The U.S. Department of Justice has warned California Governor Gavin Newsom that he cannot discriminate against houses of worship looking to conduct in-person religious services as the state proceeds with its reopening process.
In a Tuesday letter from federal attorneys acquired by Politico, Eric S. Dreiband, the Assistant Attorney General of the DOJ’s Civil Rights Division, cited several “civil rights concerns” around the prohibition of church services in California’s stay-at-home order. Dreiband noted that religious services remain barred despite “nonessential” sectors of the economy being allowed to remain open—especially California’s entertainment industry.
“This facially discriminates against religious exercise,” Dreiband says. “California has not shown why interactions in offices and studios of the entertainment industry, and in-person operations to facilitate nonessential ecommerce, are included on the list as being allowed with social distancing where telework is not practical, while gatherings with social distancing for purposes of religious worship are forbidden, regardless of whether remote worship is practical or not.”
At this point, Newsom’s gradual plan to reopen the state’s economy would allow religious services to resume after forms of commerce like manufacturing, which Dreiband says is blatant “unequal treatment of faith communities.”
Earlier this week, Newsom said that in-person worship could get the green light in the coming weeks as infection, testing, and hospitalization numbers show improvement.
“I want to just express my deep admiration to the faith community and the need and desire to know when their congregants can once again start coming back to the pews, coming back together,” the governor said on Monday.
Although Newsom’s tough stance on church services during his lockdown has prompted legal action from defiant churches in the state, federal judges have thus far rejected requests to allow services to resume.
Those rulings, Dreiband countered, “do not justify California’s actions” and asserted that “reopening plans cannot unfairly burden religious services as California has done.”
“Religion and religious worship continue to be central to the lives of millions of Americans.

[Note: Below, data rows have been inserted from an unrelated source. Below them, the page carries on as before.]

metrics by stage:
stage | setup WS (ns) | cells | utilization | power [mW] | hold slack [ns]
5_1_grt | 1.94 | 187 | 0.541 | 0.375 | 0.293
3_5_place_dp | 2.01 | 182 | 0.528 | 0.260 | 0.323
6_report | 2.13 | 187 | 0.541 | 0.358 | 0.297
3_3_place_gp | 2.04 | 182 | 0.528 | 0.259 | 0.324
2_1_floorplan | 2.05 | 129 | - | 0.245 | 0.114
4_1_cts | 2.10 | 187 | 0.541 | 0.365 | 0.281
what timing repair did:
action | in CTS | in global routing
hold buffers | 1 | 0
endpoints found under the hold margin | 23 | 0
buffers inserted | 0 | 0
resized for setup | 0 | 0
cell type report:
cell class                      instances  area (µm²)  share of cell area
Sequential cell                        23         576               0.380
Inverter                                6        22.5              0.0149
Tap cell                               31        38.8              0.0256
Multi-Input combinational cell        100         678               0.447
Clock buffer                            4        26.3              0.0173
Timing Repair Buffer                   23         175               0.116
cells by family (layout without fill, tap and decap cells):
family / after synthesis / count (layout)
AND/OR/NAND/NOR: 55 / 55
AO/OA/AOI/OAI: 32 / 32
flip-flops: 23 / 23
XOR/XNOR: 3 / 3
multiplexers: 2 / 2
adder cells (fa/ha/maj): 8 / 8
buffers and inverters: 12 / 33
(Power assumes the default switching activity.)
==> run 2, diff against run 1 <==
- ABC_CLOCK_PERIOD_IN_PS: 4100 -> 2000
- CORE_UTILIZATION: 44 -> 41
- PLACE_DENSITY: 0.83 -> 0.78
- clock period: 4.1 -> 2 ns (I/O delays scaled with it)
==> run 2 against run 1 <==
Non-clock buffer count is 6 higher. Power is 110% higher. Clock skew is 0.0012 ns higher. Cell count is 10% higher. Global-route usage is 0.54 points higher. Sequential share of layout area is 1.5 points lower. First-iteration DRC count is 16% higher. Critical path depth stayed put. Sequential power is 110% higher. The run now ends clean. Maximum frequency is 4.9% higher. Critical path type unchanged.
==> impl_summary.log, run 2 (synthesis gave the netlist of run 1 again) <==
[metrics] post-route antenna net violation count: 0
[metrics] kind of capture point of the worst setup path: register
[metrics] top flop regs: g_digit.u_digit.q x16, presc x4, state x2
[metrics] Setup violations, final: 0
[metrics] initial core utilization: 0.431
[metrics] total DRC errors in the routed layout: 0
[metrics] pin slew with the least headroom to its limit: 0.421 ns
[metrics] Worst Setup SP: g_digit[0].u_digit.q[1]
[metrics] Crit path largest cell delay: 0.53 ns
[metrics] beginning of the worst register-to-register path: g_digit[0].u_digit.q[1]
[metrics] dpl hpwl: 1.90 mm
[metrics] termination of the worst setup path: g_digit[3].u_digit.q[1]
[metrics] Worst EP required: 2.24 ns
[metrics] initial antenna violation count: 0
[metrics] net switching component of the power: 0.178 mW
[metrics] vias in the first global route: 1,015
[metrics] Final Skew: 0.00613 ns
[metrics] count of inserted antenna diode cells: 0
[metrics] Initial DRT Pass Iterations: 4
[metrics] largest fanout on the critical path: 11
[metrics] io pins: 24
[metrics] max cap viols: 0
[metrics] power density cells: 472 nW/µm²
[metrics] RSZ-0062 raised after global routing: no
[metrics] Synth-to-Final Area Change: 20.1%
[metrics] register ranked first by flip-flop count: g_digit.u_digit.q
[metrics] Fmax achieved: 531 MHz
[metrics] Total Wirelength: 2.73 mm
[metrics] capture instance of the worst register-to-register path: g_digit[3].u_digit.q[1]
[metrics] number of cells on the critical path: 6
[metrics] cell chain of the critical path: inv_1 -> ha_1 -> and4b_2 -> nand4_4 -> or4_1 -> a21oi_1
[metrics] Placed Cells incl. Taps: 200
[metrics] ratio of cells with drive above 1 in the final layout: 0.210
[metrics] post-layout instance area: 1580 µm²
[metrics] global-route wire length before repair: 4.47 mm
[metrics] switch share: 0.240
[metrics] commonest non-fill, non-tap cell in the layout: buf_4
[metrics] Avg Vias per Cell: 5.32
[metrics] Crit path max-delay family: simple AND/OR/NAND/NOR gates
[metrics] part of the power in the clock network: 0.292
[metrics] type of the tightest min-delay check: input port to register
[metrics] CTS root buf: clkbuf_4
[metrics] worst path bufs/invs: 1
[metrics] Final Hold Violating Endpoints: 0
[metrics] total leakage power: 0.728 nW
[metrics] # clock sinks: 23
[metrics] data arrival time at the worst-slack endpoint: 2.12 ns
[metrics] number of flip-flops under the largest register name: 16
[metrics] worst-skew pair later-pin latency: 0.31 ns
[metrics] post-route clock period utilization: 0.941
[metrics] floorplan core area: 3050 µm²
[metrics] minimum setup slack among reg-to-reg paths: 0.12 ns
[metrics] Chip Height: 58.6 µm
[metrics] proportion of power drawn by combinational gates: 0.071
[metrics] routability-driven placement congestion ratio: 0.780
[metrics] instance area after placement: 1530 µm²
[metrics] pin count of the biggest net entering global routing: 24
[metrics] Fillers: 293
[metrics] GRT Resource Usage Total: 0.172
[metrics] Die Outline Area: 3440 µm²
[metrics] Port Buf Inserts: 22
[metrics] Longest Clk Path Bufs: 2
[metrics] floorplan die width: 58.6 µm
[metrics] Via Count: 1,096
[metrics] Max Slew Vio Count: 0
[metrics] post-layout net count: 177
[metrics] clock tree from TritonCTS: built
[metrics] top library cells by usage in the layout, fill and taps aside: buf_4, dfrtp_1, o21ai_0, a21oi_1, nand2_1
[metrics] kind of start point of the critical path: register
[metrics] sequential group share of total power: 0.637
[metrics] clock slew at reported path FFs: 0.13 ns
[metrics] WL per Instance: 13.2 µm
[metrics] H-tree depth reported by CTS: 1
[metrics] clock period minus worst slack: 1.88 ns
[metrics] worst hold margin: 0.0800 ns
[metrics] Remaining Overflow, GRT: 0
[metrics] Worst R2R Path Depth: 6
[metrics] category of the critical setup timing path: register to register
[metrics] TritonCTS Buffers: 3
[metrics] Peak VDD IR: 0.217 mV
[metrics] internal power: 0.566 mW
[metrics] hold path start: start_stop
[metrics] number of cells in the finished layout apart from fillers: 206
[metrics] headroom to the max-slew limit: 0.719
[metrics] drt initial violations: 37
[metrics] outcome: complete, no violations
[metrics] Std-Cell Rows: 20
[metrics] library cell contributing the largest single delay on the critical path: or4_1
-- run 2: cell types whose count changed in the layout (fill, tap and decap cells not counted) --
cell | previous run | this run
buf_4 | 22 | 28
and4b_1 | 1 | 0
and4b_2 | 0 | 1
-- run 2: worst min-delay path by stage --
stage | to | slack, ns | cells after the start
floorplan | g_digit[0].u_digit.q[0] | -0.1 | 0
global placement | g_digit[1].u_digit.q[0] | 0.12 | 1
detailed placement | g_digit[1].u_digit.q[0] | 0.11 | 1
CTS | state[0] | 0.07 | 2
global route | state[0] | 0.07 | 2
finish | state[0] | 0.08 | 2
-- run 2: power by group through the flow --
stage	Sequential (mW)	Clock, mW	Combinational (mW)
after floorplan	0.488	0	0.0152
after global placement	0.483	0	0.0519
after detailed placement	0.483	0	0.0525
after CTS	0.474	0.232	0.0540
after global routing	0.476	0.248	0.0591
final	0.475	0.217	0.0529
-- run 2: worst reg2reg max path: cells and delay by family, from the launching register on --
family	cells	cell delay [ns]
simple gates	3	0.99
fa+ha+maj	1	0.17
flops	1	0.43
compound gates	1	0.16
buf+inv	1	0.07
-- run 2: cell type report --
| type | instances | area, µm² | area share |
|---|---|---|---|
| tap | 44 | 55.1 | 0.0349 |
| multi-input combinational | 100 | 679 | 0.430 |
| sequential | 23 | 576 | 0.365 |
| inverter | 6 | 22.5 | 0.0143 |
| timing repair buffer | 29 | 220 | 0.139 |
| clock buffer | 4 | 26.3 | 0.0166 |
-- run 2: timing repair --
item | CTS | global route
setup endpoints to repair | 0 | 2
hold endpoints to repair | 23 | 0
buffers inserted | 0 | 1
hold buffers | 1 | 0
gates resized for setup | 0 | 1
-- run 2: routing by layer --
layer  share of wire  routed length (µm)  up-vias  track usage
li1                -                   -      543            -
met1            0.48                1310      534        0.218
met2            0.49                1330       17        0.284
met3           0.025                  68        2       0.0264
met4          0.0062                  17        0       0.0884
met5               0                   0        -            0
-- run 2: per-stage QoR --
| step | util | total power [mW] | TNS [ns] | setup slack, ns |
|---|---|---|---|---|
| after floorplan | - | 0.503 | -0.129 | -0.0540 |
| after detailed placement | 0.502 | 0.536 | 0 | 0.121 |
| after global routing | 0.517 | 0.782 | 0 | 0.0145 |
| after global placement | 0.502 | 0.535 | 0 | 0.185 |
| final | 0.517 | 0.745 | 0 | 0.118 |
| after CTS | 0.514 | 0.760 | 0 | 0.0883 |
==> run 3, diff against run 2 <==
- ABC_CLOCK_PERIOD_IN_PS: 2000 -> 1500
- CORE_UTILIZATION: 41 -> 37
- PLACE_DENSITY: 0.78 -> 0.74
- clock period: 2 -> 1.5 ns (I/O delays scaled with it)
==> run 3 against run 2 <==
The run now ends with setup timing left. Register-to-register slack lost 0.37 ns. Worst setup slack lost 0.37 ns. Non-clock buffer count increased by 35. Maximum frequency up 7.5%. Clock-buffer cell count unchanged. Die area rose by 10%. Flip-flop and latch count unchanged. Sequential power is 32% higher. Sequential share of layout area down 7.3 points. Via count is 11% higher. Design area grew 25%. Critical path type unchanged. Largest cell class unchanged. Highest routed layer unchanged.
<file path="config.mk">
export PLATFORM = sky130hd
export DESIGN_NAME = frequency_meter
export DESIGN_NICKNAME = d
export VERILOG_FILES = /design/src/rtl/counter_pkg.sv /design/src/rtl/bcd_digit.sv /design/src/rtl/frequency_meter.sv
export SDC_FILE = /design/constraint.sdc
export NUM_CORES = 1
export LEC_CHECK = 0
export BUFFER_PORTS_ARGS = -buffer_cell sky130_fd_sc_hd__clkbuf_2
export CORE_ASPECT_RATIO = 0.9
export CORE_MARGIN = 2
export CORE_UTILIZATION = 55
export CTS_BUF_LIST = sky130_fd_sc_hd__clkbuf_2
export DETAILED_ROUTE_END_ITERATION = 12
export GPL_TIMING_DRIVEN = 1
export HOLD_SLACK_MARGIN = 0.02
export PLACE_DENSITY = 0.82
export SLEW_MARGIN = 30
export SYNTH_ARGS = -nofsm -noshare
export SYNTH_HDL_FRONTEND = slang
export SYNTH_SLANG_ARGS = --single-unit
</file>
<file path="constraint.sdc">
create_clock -name CLK -period 2.1 [get_ports CLK]
set_clock_uncertainty 0.2 [all_clocks]
set_input_delay 0.105 -clock CLK [delete_from_list [all_inputs] [get_ports CLK]]
set_output_delay 0.105 -clock CLK [all_outputs]
set_load 0.01 [all_outputs]
</file>
<file path="src/rtl/counter_pkg.sv">
// Shared definitions for the frequency meter: FSM states,
// BCD digit width and gate window length.
package counter_pkg;

    typedef enum logic [1:0] {
        IDLE  = 2'd0,
        GATE  = 2'd1,
        LATCH = 2'd2
    } state_t;

    localparam int DIGIT_W = 4;

    function automatic int gate_cycles(input int clk_hz, input int gate_hz);
        return clk_hz / gate_hz;
    endfunction

endpackage

</file>
<file path="src/rtl/bcd_digit.sv">
// One decimal digit of the edge counter; wraps 9 -> 0 and
// raises carry for the next digit in the chain.
module bcd_digit
    import counter_pkg::*;
(
    input  logic               CLK,
    input  logic               RST,
    input  logic               clr,
    input  logic               inc,
    output logic [DIGIT_W-1:0] digit,
    output logic               carry
);

    logic at_nine;

    assign at_nine = (digit == DIGIT_W'(9));
    assign carry   = inc & at_nine;

    always_ff @(posedge CLK) begin
        if (RST || clr) begin
            digit <= '0;
        end else if (inc) begin
            digit <= at_nine ? '0 : digit + 1'b1;
        end
    end

endmodule

</file>
<file path="src/rtl/frequency_meter.sv">
// Counts rising edges of SIG over a gate window timed from CLK
// and presents the count as BCD, re-measuring while EN is high.
module frequency_meter
    import counter_pkg::*;
#(
    parameter int ClockFrequency = 1000000,
    parameter int GateFrequency  = 1,
    parameter int Digits         = 4
) (
    input  logic                      CLK,
    input  logic                      RST,
    input  logic                      EN,
    input  logic                      SIG,
    output logic [DIGIT_W*Digits-1:0] BCD,
    output logic                      Overflow,
    output logic                      Valid
);

    localparam int GATE_CYCLES = gate_cycles(ClockFrequency, GateFrequency);
    localparam int TW = (GATE_CYCLES > 1) ? $clog2(GATE_CYCLES) : 1;
    localparam logic [TW-1:0] LAST = TW'(GATE_CYCLES - 1);

    state_t state, next_state;

    logic s1, s2, s3;
    logic sig_edge;
    logic [TW-1:0] timer;
    logic sticky;
    logic [DIGIT_W*Digits-1:0] count;
    logic [Digits:0] carry;
    logic [Digits-1:0] nine;
    logic sat, gate_edge, cnt_inc, clr;
    logic carry_unused;

    always_ff @(posedge CLK) begin
        if (RST) begin
            s1 <= 1'b0;
            s2 <= 1'b0;
            s3 <= 1'b0;
        end else begin
            s1 <= SIG;
            s2 <= s1;
            s3 <= s2;
        end
    end

    assign sig_edge = s2 & ~s3;

    always_ff @(posedge CLK) begin
        if (RST) begin
            state <= IDLE;
        end else begin
            state <= next_state;
        end
    end

    // Dropping EN aborts the window even on its last cycle.
    always_comb begin
        next_state = state;
        unique case (state)
            IDLE: begin
                if (EN) next_state = GATE;
            end
            GATE: begin
                if (!EN) next_state = IDLE;
                else if (timer == LAST) next_state = LATCH;
            end
            LATCH: begin
                next_state = EN ? GATE : IDLE;
            end
            default: next_state = IDLE;
        endcase
    end

    always_ff @(posedge CLK) begin
        if (RST) begin
            timer <= '0;
        end else if (state == GATE && next_state == GATE) begin
            timer <= timer + 1'b1;
        end else begin
            timer <= '0;
        end
    end

    assign gate_edge = (state == GATE) & sig_edge;
    assign sat       = &nine;
    assign cnt_inc   = gate_edge & ~sat;
    assign clr       = (state != GATE);
    assign carry[0]  = cnt_inc;
    assign carry_unused = carry[Digits];

    genvar gi;
    generate
        for (gi = 0; gi < Digits; gi++) begin : g_digit
            bcd_digit u_digit (
                .CLK   (CLK),
                .RST   (RST),
                .clr   (clr),
                .inc   (carry[gi]),
                .digit (count[gi*DIGIT_W +: DIGIT_W]),
                .carry (carry[gi+1])
            );
            assign nine[gi] = (count[gi*DIGIT_W +: DIGIT_W] == DIGIT_W'(9));
        end
    endgenerate

    always_ff @(posedge CLK) begin
        if (RST || state != GATE) begin
            sticky <= 1'b0;
        end else if (gate_edge && sat) begin
            sticky <= 1'b1;
        end
    end

    always_ff @(posedge CLK) begin
        if (RST) begin
            BCD      <= '0;
            Overflow <= 1'b0;
            Valid    <= 1'b0;
        end else begin
            Valid <= (state == LATCH);
            if (state == LATCH) begin
                BCD      <= count;
                Overflow <= sticky;
            end
        end
    end

endmodule
</file>
# == After elaboration in Yosys (flattened, before gate mapping) ==
# Cells that the tools add are included.
# classes
addsub,5
eq_ne,9
n_mux,9
bitwise_logic,9
reduce_logical,6
# op_table
op,n
20-bit by 1-bit adder with 20-bit output (second input constant),1
20-bit equality test (second input constant),1
4-bit by 1-bit adder with 4-bit output (second input constant),4
4-bit equality test (second input constant),4
4-bit 2-to-1 mux,4
1-bit bitwise AND,6
2-bit 2-to-1 mux,3
2-bit case mux with 3 select lines,1
2-bit by 1-bit equality test with 1-bit output (second input constant),2
4-bit AND reduction,1
1-bit inverter,3
2-bit equality test (second input constant),1
1-bit logical AND,2
2-bit logical NOT,1
2-bit by 1-bit != test with 1-bit output (second input constant),1
2-bit OR reduction,1
1-bit logical OR,1
1-bit 2-to-1 mux,1
# word_totals
regBits,60
in_bits,4
output_inout_bits,18
wordCells,51

# == Longest topological paths before layout ==
# Gate-level depths: netlist of the first run.
# logic_depth
ltp_word,8
depth_mapped,6
ltp_nobuf,5

# == Modules after synthesis ==
# A second synthesis of the first run with hierarchy kept.
# unflattened
hier_cells,285
hier_area_um2,2549.9
# by_module_without_submodules
mod,n_inst,cells_per_inst,area_each_um2,seq_area_each_um2
frequency_meter,1,205,1779.2,880.8
bcd_digit,4,20,192.7,80.1

# == Worst setup path before layout of the first run ==
# OpenSTA, ideal clock, no wires.
# synth_path
kind,register to register
from,register timer[0]
to,register timer[18]
setup_time_ps,66
arrival_ps,1835
required_time_ps,1834
setup_slack_ps,-1
path_stages_with_launch,7
path_buffers,1
period_less_slack_ps,2101
cell_sequence,dfxtp_1 > ha_1 > nand2_1 > or4_1 > buf_2 > or4_4 > a21oi_2
# synth_via
elab_chain_len,8
word_cells_on_any_way,9
classes_between,add/sub (1); eq/ne (2); mux (3); bitwise (1); reduce/logical (2)
# synth_rtl
element,line_no,text
start: declaration,frequency_meter.sv:27,logic [TW-1:0] timer;
start signal: assignment,frequency_meter.sv:79,timer <= timer + 1'b1;
20-bit equality test,frequency_meter.sv:66,else if (timer == LAST) next_state = LATCH;
2-bit 2-to-1 mux,frequency_meter.sv:66,
2-bit 2-to-1 mux,frequency_meter.sv:65,if (!EN) next_state = IDLE;
2-bit case mux with 3 select lines,frequency_meter.sv:60,unique case (state)
2-bit by 1-bit equality test with 1-bit output,frequency_meter.sv:78,end else if (state == GATE && next_state == GATE) begin
1-bit logical AND,frequency_meter.sv:78,
1-bit inverter (no source line),--,
2-bit OR reduction (no source line),--,
# Parallel ways exist; a longest one is shown, timed or not.
# A chain may end at the register's enable or synchronous reset.

# == Worst setup path after layout of the first run ==
# layout_path
from,register timer[8]
to,register state[0]
# layout_via
elab_chain_len,4
# layout_rtl
element,line_no,text
20-bit equality test,frequency_meter.sv:66,
2-bit 2-to-1 mux,frequency_meter.sv:66,
2-bit 2-to-1 mux,frequency_meter.sv:65,
2-bit case mux with 3 select lines,frequency_meter.sv:60,
end signal: assignment,frequency_meter.sv:53,state <= next_state;
end: declaration,frequency_meter.sv:23,"state_t state, next_state;"
# No other way between the ends.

This is true now more than ever,” Dreiband’s letter declared. “Religious communities have rallied to protect their communities from the spread of this disease by making services available online, in parking lots, or outdoors, by indoor services with a majority of pews empty, and in numerous other creative ways that otherwise comply with social distancing and sanitation guidelines.”
“We believe, for the reasons outlined above, that the Constitution calls for California to do more to accommodate religious worship, including in Stage 2 of the Reopening Plan,” the letter concluded.
Newsom’s office did not immediately respond to a request from Politico for comment.
Harmeet Dhillon, the conservative attorney who led the legal charge against California’s halt on church services, told Politico that the letter vindicated her argument in defense of the churches she represented.
“Literally, this country was founded on the concept that the king cannot tell the peasants how they may worship,” Dhillon told the outlet. “Gov. Newsom may not tell people of faith that they can only worship in their homes.”